Governance roles for data science and analytics teams are becoming more common, because companies are using large and complex data sets from a variety of internal and external sources. One of the key functions of this role is to perform analysis and validation of data sets in order to build confidence in the underlying data sets. We want to build trust in our data sets before we use them as input to our models, where the outputs are visible to customers. At Windfall, we use a variety of different public and proprietary data sources as input to our net worth models. We’re hiring for a governance data scientistrole focused on aspects such as data integrity, to ensure that we are using validated data sets in our modeling processes.
Since this is a newer role, I wanted to identify the key functions that a data scientist in this role should perform:
- Question underlying assumptions about the data
- Identify how to resolve discrepancies in data sources
- Evaluating if new data sources are valuable
One of the key challenges when using data sets is determining the validity of the data. Often data is stale or sampled in a way that is not representative of the overall population.If you’re using a data source that is several years old, many conclusions that could be drawn from the data may no longer hold true. For example, using data about broadband connectivity in 2010 would be problematic when determining the impact of repealing net neutrality on US households today. In the case of the FiveThirtyEight article, a sampled data set was used where the distribution of broadband subscribers significantly varied from other data sources analyzed.
In order to question underlying assumptions about data, it’s often necessary to audit the data against different sources. For example, transaction-level data provided by the FEC about political contributions can be compared with aggregate amounts reported from campaigns, and estimates of housing values can be compared to estimates from Zillow and Redfin. A governance role will prioritize which data points to manually inspect, in order to build more confidence in the data sets, and make sure that conclusions reached from a sample data set can be applied to a wider population.
Another aspect of this role is determining how to resolve issues with data sets when they are discovered. In the case of incorrect findings being published, a postmortem should be published explaining how the findings change based on the newly discovered information, and the FiveThirtyEight article is a great example of this. But if the input data is instead used for modeling, then the role should work with an engineering team to resolve these issues in the data pipeline.

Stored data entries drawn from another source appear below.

## config.mk

```make
export PLATFORM = sky130hd
export DESIGN_NAME = bcd_down_timer
export DESIGN_NICKNAME = d
export VERILOG_FILES = /design/src/rtl/bcd_down_timer_pkg.sv /design/src/rtl/bcd_down_digit.sv /design/src/rtl/bcd_down_timer.sv
export SDC_FILE = /design/constraint.sdc
export NUM_CORES = 1
export LEC_CHECK = 0
export ABC_AREA = 1
export BUFFER_PORTS_ARGS = -buffer_cell sky130_fd_sc_hd__buf_2
export CORE_MARGIN = 3
export CORE_UTILIZATION = 25
export CTS_CLUSTER_SIZE = 25
export DETAILED_ROUTE_END_ITERATION = 10
export PLACE_DENSITY = 0.46
export SYNTH_ARGS = -nofsm -noshare
export SYNTH_HDL_FRONTEND = slang
export SYNTH_SLANG_ARGS = --single-unit
```

## constraint.sdc

```tcl
create_clock -name CLK -period 2.4 [get_ports CLK]
set_clock_uncertainty 0.15 [all_clocks]
set_input_delay 0.48 -clock CLK [delete_from_list [all_inputs] [get_ports CLK]]
set_output_delay 0.48 -clock CLK [all_outputs]
set_load 0.05 [all_outputs]
```

## src/rtl/bcd_down_timer_pkg.sv

```systemverilog
// Shared constants for the two-digit BCD down-timer: FSM encodings, digit limit
// and the preset clamp helper.
package bcd_down_timer_pkg;

  typedef enum logic [1:0] {
    ST_IDLE = 2'd0,
    ST_RUN  = 2'd1,
    ST_DONE = 2'd2
  } state_t;

  localparam logic [3:0] BCD_MAX = 4'd9;

  function automatic logic [3:0] bcd_clamp(input logic [3:0] d);
    return (d > BCD_MAX) ? BCD_MAX : d;
  endfunction

endpackage

```

## src/rtl/bcd_down_digit.sv

```systemverilog
// One BCD digit with clamped load and borrow-chained decrement.
// borrow_out flags "this digit and everything below it is zero".
module bcd_down_digit
  import bcd_down_timer_pkg::*;
(
  input  logic       clk,
  input  logic       ncr,
  input  logic       load,
  input  logic [3:0] load_val,
  input  logic       dec_en,
  input  logic       borrow_in,
  output logic [3:0] q,
  output logic       borrow_out
);

  logic [3:0] q_q, q_d;

  always_comb begin
    q_d = q_q;
    if (load) begin
      q_d = bcd_clamp(load_val);
    end else if (dec_en && borrow_in) begin
      q_d = (q_q == 4'd0) ? BCD_MAX : q_q - 4'd1;
    end
  end

  always_ff @(posedge clk) begin
    if (!ncr) begin
      q_q <= 4'd0;
    end else begin
      q_q <= q_d;
    end
  end

  assign q          = q_q;
  assign borrow_out = borrow_in && (q_q == 4'd0);

endmodule

```

## src/rtl/bcd_down_timer.sv

```systemverilog
// Two-digit BCD countdown timer with IDLE/RUN/DONE control, STOP priority over
// START, and a one-cycle borrow pulse on the final 01 -> 00 step.
//
//  state   | meaning
//  IDLE    | stopped or after reset; Q holds, waits for START
//  RUN     | counting down one per enabled cycle
//  DONE    | reached 00; Q stays 00 until START, STOP or reset
module bcd_down_timer
  import bcd_down_timer_pkg::*;
(
  input  logic       CLK,
  input  logic       NCR,
  input  logic       EN,
  input  logic       START,
  input  logic       STOP,
  input  logic [3:0] D_TENS,
  input  logic [3:0] D_ONES,
  output logic [3:0] Q_TENS,
  output logic [3:0] Q_ONES,
  output logic       BUSY,
  output logic       DONE,
  output logic       BO
);

  state_t state_q, state_d;
  logic   busy_q, busy_d;
  logic   done_q, done_d;
  logic   bo_q, bo_d;

  logic       load;
  logic       dec_req;
  logic       dec_en;
  logic       preset_zero;
  logic       last_step;
  logic       ones_bo;
  logic       cnt_zero;
  logic [3:0] ones_q, tens_q;

  // cnt_zero comes straight from the digit flops, so it can gate the
  // decrement without forming a combinational loop.
  assign dec_en      = dec_req && !cnt_zero;
  assign preset_zero = (bcd_clamp(D_TENS) == 4'd0) && (bcd_clamp(D_ONES) == 4'd0);
  assign last_step   = (tens_q == 4'd0) && (ones_q == 4'd1);

  always_comb begin
    state_d = state_q;
    load    = 1'b0;
    dec_req = 1'b0;
    bo_d    = 1'b0;
    unique case (state_q)
      ST_RUN: begin
        if (STOP) begin
          state_d = ST_IDLE;
        end else if (EN) begin
          dec_req = 1'b1;
          if (last_step) begin
            state_d = ST_DONE;
            bo_d    = 1'b1;
          end
        end
      end
      ST_IDLE, ST_DONE: begin
        if (STOP) begin
          state_d = ST_IDLE;
        end else if (START) begin
          load    = 1'b1;
          state_d = preset_zero ? ST_DONE : ST_RUN;
        end
      end
      default: state_d = ST_IDLE;
    endcase
    busy_d = (state_d == ST_RUN);
    done_d = (state_d == ST_DONE);
  end

  always_ff @(posedge CLK) begin
    if (!NCR) begin
      state_q <= ST_IDLE;
      busy_q  <= 1'b0;
      done_q  <= 1'b0;
      bo_q    <= 1'b0;
    end else begin
      state_q <= state_d;
      busy_q  <= busy_d;
      done_q  <= done_d;
      bo_q    <= bo_d;
    end
  end

  bcd_down_digit u_ones (
    .clk        (CLK),
    .ncr        (NCR),
    .load       (load),
    .load_val   (D_ONES),
    .dec_en     (dec_en),
    .borrow_in  (1'b1),
    .q          (ones_q),
    .borrow_out (ones_bo)
  );

  bcd_down_digit u_tens (
    .clk        (CLK),
    .ncr        (NCR),
    .load       (load),
    .load_val   (D_TENS),
    .dec_en     (dec_en),
    .borrow_in  (ones_bo),
    .q          (tens_q),
    .borrow_out (cnt_zero)
  );

  assign Q_TENS = tens_q;
  assign Q_ONES = ones_q;
  assign BUSY   = busy_q;
  assign DONE   = done_q;
  assign BO     = bo_q;

endmodule

```

==> parameters.txt <==
Parameter                              Value

Routing
  Per-cell routed wire length ... 10.8 µm
  Remaining routing DRC violations ... 0
  Via count ... 870
  Residual antenna-violating net count after detailed routing ... 0
  Drt first pass iters ... 4
  Iter 0 DRT Violations ... 39
  Wire length reported by the detailed router ... 2.19 mm
  Number of vias per cell after detailed routing ... 4.26

Global routing
  Vias in the first global route ... 881
  Routing usage on met1 ... 16.5%
  Met3 Resource Use GR ... 3.81%
  Maximum number of pins on one net before global-route repair ... 19
  Wire length of the first global-routing pass ... 3.94 mm
  Grt met2 use ... 17.8%
  Global-route total usage across every layer ... 11.9%
  Antenna violations before repair ... 0
  Gr busiest metal ... met2
  Overflow left after global routing ... 0

Placed design
  Standard cell area after detailed placement ... 1020 µm²
  Count of placed standard cells including taps ... 200
  Port bufs ... 23
  Final estimated routing congestion in global placement ... 0.746
  Dpl hpwl ... 1.76 mm
  Worst slack after detailed placement ... 0.771 ns

Power
  Worst voltage drop across the vdd grid ... 174 µV
  Proportion of total power due to net switching ... 39.9%
  Share of total power in the clock network ... 23.5%
  Pwr dens ... 565 nW/µm²
  Power Internal ... 357 µW
  Register share of total power ... 41.7%
  Static leakage ... 0.529 nW
  Part of the power in combinational logic ... 34.9%
  PnR Total Power ... 594 µW
  Sw power ... 237 µW

Critical path
  Critical Path Slowest Stage Cell ... sky130_fd_sc_hd__dfxtp_1
  Signal arrival time at the worst endpoint ... 1.06 ns
  First element of the critical path ... u_tens.q[0]
  Top delay family on crit path ... flip-flops
  Path depth of the worst reg2reg path ... 5
  Largest fanout on the critical path ... 6
  Crit path largest cell delay ... 0.47 ns
  Type of element capturing the critical path ... output pin
  Worst flop-to-flop path startpoint ... state_q[0]
  Kind of start point of the critical path ... flip-flop
  Worst Setup Path Type ... flip-flop to output pin
  CP Cell Sequence ... buf_2
  Worst Path Buf+Inv ... 1
  Worst EP required ... 1.77 ns
  Endpoint of the most critical register-to-register path ... state_q[0]
  Reg-to-reg slack, setup ... 1.07 ns

Timing
  Slew at the pin closest to its max-slew limit ... 0.265 ns
  Normalized max-slew margin ... 82.2%
  Final number of setup-violating endpoints ... 0
  Worst Hold Margin ... 0.363 ns
  FMAX ... 0.590 GHz
  PnR worst setup slack ... 0.705 ns
  Final Hold Vio Count ... 0
  Final worst path period need ... 1.69 ns
  Sum of negative setup slack ... 0 ns
  Setup repair after global routing missed its margin ... false
  Final Max Slew Viols ... 0
  Period Utilization, post-route ... 70.6%

CTS
  CTS clock-pin slew for the worst setup and hold paths ... 0.09 ns
  Clock root buffer master ... sky130_fd_sc_hd__clkbuf_4
  TritonCTS clock tree ... done
  Max Root-Sink Buffers ... 2
  # Post-CTS Setup Buffers ... 0
  Hold buffers post-CTS ... 0
  Htree depth ... 1
  Number of instances resized during post-cts repair ... 0
  Later-pin clock latency in the skew report ... 0.27 ns
  TritonCTS Sinks ... 13
  CTS buffer count ... 3

Synthesis
  Number of synthesized register bits ... 13
  Library cells used by synthesis ... 21
  Mapped cell area ... 870 µm²
  Post-synthesis net count ... 148
  Avg Cell Area, Syn ... 6.44 µm²
  Part of the Yosys area used for sequential elements ... 29.9%
  Yosys warnings ... 0
  Post-synthesis cell count ... 135

Layout
  Net count of the finished layout ... 174
  P&R area growth vs syn ... 20.9%
  Post-route insts no fill ... 204
  Diode insertion count for antenna repair ... 0
  Fin util ... 33.1%
  Share of post-route cells with drive strength above 1 ... 28.7%
  Final cell area excluding filler cells ... 1050 µm²

Die
  Placement row count ... 20
  Area inside the core boundary ... 3180 µm²
  Vertical extent of the die ... 65.0 µm
  Effective utilization at floorplan ... 27.4%
  Full die area ... 4220 µm²
  Top-Level Pins ... 24
  Die Width ... 65.0 µm

Worst hold path
  Worst Hold Path EP ... u_ones.q[0]
  Instance count along the most critical hold path ... 3
  Startpoint of the most critical hold path ... NCR
  Tightest Hold Check Type ... input pin to flip-flop

Status
  Result of the run ... complete, no violations

Job
  # Max-Cap Violations ... 0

One of the non-trivial situations we encountered at Windfall is handling multiple-property transactions, where properties at multiple addresses are purchased as part of the same transaction. Handling these types of transactions required adding new rules to our automated valuation model (AVM) calculations. Much like productizing a model, a governance data scientist should be capable of putting data quality fixes into production. This can involve handing off a script, or submitting PRs with code changes.
Evaluating New Sources
An additional function that we are defining for a governance role is to evaluate if new data sources are worth using for modeling purposes. At Windfall, this means determining if adding a new data source will improve the accuracy of our net worth models. A data scientist in this role should be able to work with third party data in a variety of data formats and types of sources, and perform exploratory analysis on the data. Often the goal of exploring a new data set is to test for correlations between attributes in different data sets, and data scientists need to be able to work effectively with disparate data sources.
Governance Role Profile
What are companies looking for in the governance role? At Windfall, we’re looking for data scientists with the following skill set:
- EDA: Demonstrated experience of exploratory data analysis (EDA) across large and messy data sets. For example, working with a third-party API and testing core assumptions about the data.
- Scripting: As mentioned above, data scientist should be capable of productizing their findings. R and Python are a good starting point for setting up reproducible research, but we also want findings from scripting projects to be translatable to our data pipeline.
- Writing: Written and verbal communication is critical for this role, because the governance role needs to be able to share findings with technical teams, business leaders, and third-party data vendors. This includes writing long-form written reports, creating compelling visualizations, and documenting new data sources.
This role differs from a machine learning role, because the focus is not on predictive modeling, but instead focused on improving data quality and integrity. It also differs form product analytics roles, because the goal is to identify discrepancies in the underlying data rather than business metrics. Despite these differences, the role still requires the statistical knowledge, domain expertise, and hacking skills commonly associated with data science.